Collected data
--*--
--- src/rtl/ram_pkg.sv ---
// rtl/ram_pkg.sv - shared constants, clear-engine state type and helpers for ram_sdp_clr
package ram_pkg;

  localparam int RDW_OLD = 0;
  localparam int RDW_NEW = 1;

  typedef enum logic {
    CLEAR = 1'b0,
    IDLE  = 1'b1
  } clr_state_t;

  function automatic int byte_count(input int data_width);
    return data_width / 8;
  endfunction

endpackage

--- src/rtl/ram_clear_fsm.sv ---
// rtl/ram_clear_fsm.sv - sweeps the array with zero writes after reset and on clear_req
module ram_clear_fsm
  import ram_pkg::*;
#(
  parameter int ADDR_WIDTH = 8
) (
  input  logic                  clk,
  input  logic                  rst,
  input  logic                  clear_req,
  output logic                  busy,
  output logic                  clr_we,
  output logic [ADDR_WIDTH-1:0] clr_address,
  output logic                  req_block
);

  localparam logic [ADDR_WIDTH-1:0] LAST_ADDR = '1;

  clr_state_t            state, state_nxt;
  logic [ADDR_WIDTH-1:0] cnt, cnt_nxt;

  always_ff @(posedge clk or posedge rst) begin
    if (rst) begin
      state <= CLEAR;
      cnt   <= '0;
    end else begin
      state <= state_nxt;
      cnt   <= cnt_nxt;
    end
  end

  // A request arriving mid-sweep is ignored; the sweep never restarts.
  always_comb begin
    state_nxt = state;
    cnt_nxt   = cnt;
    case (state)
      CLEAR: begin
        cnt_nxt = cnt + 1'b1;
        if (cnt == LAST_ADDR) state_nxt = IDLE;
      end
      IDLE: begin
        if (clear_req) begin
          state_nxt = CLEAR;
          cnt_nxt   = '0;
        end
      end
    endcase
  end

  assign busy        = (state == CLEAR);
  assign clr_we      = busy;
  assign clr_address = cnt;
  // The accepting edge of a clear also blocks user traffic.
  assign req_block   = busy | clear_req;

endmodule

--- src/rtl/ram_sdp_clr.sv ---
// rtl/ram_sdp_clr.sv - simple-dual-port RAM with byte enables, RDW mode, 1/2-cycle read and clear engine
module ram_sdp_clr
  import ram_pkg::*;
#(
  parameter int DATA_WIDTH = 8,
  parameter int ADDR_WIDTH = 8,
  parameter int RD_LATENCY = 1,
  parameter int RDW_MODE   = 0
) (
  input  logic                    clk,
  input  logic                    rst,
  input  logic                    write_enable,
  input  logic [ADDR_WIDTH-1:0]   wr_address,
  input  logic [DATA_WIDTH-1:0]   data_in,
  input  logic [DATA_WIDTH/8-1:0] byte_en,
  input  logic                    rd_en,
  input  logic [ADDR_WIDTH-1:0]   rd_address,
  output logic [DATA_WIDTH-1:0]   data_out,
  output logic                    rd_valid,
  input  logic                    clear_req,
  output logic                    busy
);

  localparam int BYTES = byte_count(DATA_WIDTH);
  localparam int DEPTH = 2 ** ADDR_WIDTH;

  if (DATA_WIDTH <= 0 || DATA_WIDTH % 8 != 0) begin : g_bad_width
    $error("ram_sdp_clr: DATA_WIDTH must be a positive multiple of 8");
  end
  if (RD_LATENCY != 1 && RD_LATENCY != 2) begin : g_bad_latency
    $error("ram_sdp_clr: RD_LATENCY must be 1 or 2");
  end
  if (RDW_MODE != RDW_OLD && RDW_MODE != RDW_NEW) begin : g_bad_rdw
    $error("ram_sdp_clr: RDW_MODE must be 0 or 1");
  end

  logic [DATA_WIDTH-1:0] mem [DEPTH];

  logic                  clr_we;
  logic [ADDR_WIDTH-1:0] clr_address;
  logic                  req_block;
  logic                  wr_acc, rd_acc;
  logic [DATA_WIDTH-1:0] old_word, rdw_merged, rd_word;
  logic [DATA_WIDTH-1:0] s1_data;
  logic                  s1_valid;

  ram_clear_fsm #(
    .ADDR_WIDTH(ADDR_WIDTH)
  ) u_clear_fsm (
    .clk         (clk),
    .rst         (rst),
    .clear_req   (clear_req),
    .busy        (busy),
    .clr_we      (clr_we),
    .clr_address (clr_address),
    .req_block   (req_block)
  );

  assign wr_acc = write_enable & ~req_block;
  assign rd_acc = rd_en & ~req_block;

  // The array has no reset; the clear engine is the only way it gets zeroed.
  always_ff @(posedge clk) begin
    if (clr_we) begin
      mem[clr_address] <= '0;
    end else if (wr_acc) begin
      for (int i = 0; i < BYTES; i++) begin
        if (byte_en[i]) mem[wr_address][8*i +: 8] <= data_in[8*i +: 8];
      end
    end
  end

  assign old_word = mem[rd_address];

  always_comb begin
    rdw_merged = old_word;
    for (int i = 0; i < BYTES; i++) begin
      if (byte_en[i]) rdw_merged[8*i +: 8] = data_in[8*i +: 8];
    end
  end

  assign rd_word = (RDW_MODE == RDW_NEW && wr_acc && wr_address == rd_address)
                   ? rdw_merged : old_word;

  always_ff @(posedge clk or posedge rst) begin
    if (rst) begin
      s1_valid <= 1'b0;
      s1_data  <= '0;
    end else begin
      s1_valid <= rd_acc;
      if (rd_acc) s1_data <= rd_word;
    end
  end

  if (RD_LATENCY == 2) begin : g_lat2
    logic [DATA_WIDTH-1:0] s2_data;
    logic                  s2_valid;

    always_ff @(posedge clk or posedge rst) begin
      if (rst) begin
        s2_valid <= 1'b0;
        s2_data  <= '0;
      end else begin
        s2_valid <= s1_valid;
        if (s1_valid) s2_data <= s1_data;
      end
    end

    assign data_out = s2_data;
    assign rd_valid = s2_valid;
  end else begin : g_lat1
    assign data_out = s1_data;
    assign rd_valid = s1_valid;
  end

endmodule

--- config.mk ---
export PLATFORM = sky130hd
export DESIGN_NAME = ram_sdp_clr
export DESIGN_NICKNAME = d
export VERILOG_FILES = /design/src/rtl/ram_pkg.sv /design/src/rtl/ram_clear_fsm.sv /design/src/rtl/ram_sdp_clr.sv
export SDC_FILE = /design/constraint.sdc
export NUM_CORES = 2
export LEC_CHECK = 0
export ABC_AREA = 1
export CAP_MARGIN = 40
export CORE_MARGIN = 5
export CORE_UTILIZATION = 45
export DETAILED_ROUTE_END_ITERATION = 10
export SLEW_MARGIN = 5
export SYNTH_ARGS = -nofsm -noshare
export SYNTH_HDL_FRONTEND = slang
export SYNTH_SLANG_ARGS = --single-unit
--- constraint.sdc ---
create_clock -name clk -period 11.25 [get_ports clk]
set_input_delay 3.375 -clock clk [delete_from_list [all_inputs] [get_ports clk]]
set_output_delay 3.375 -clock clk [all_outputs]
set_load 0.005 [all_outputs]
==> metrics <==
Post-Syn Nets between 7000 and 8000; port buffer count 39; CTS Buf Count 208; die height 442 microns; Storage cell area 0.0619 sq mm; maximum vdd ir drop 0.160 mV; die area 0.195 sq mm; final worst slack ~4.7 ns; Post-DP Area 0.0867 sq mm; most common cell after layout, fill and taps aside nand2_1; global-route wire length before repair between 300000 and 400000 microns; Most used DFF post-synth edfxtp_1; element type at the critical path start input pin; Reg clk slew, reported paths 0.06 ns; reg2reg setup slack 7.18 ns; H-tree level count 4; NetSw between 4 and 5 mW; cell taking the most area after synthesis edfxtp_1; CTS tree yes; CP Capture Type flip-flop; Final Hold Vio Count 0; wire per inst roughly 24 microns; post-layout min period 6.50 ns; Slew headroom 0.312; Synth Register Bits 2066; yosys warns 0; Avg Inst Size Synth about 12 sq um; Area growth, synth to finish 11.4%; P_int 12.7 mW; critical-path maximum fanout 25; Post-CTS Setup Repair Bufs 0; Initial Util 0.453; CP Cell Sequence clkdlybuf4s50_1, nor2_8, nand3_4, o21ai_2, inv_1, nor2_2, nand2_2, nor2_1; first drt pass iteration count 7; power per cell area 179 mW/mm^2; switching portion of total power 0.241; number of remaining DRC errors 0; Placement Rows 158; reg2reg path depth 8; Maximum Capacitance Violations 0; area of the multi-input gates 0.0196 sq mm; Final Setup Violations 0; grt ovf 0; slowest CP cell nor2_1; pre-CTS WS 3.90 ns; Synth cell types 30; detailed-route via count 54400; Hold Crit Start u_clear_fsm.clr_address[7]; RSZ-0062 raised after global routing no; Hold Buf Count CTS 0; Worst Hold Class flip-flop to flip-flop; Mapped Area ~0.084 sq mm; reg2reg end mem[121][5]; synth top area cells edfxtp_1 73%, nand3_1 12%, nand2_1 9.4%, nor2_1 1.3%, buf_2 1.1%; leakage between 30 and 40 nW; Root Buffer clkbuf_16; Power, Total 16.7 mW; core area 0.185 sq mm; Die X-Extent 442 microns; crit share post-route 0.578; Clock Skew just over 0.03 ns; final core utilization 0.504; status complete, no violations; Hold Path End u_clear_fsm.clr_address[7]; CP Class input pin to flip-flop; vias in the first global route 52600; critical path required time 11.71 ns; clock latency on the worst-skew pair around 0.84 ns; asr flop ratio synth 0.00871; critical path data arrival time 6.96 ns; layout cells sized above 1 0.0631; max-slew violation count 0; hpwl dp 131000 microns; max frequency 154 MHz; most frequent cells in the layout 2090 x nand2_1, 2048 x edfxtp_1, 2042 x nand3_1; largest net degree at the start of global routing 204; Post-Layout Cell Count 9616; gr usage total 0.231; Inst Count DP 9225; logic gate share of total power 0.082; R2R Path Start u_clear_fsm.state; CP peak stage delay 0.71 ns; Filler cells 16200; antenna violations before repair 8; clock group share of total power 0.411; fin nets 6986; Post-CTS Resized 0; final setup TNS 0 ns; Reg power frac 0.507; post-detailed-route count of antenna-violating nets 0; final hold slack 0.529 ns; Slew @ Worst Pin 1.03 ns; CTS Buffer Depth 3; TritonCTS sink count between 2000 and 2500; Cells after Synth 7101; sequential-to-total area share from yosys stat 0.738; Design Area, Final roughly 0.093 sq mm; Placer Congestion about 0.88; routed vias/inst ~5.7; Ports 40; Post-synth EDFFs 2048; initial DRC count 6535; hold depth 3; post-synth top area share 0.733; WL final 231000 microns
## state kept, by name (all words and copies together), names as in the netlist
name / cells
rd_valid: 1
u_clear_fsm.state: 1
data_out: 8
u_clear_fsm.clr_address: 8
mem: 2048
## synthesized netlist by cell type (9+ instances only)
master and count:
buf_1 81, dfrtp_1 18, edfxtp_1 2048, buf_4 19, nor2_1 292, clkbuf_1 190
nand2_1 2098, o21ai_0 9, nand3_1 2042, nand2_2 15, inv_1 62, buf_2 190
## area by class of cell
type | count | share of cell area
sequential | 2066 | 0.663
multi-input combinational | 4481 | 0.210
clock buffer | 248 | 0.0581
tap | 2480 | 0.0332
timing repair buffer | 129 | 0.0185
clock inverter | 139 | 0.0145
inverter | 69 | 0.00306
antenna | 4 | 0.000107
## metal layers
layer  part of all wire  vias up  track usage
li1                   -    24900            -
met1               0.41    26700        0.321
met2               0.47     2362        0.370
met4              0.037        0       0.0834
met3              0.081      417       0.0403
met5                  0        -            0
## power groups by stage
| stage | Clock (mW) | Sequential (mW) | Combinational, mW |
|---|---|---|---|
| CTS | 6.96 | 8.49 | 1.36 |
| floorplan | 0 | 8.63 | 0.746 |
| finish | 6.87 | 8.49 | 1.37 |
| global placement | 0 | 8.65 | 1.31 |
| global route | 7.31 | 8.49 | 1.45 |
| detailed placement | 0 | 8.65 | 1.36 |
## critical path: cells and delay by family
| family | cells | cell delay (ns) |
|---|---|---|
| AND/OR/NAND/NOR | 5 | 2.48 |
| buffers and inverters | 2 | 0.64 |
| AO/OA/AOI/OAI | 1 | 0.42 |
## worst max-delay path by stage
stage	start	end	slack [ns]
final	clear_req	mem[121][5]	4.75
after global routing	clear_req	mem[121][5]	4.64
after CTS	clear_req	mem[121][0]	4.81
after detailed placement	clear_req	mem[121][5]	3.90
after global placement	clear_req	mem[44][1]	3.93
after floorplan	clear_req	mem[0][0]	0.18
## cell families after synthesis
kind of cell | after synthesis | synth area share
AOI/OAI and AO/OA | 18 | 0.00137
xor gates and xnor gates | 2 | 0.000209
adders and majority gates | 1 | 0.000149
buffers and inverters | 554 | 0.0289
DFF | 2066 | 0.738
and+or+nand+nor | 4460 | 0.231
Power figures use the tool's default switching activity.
--*--
Assignment:
Working through the data above, find every line holding "with" and copy it.

Result:
// rtl/ram_clear_fsm.sv - sweeps the array with zero writes after reset and on clear_req
// rtl/ram_sdp_clr.sv - simple-dual-port RAM with byte enables, RDW mode, 1/2-cycle read and clear engine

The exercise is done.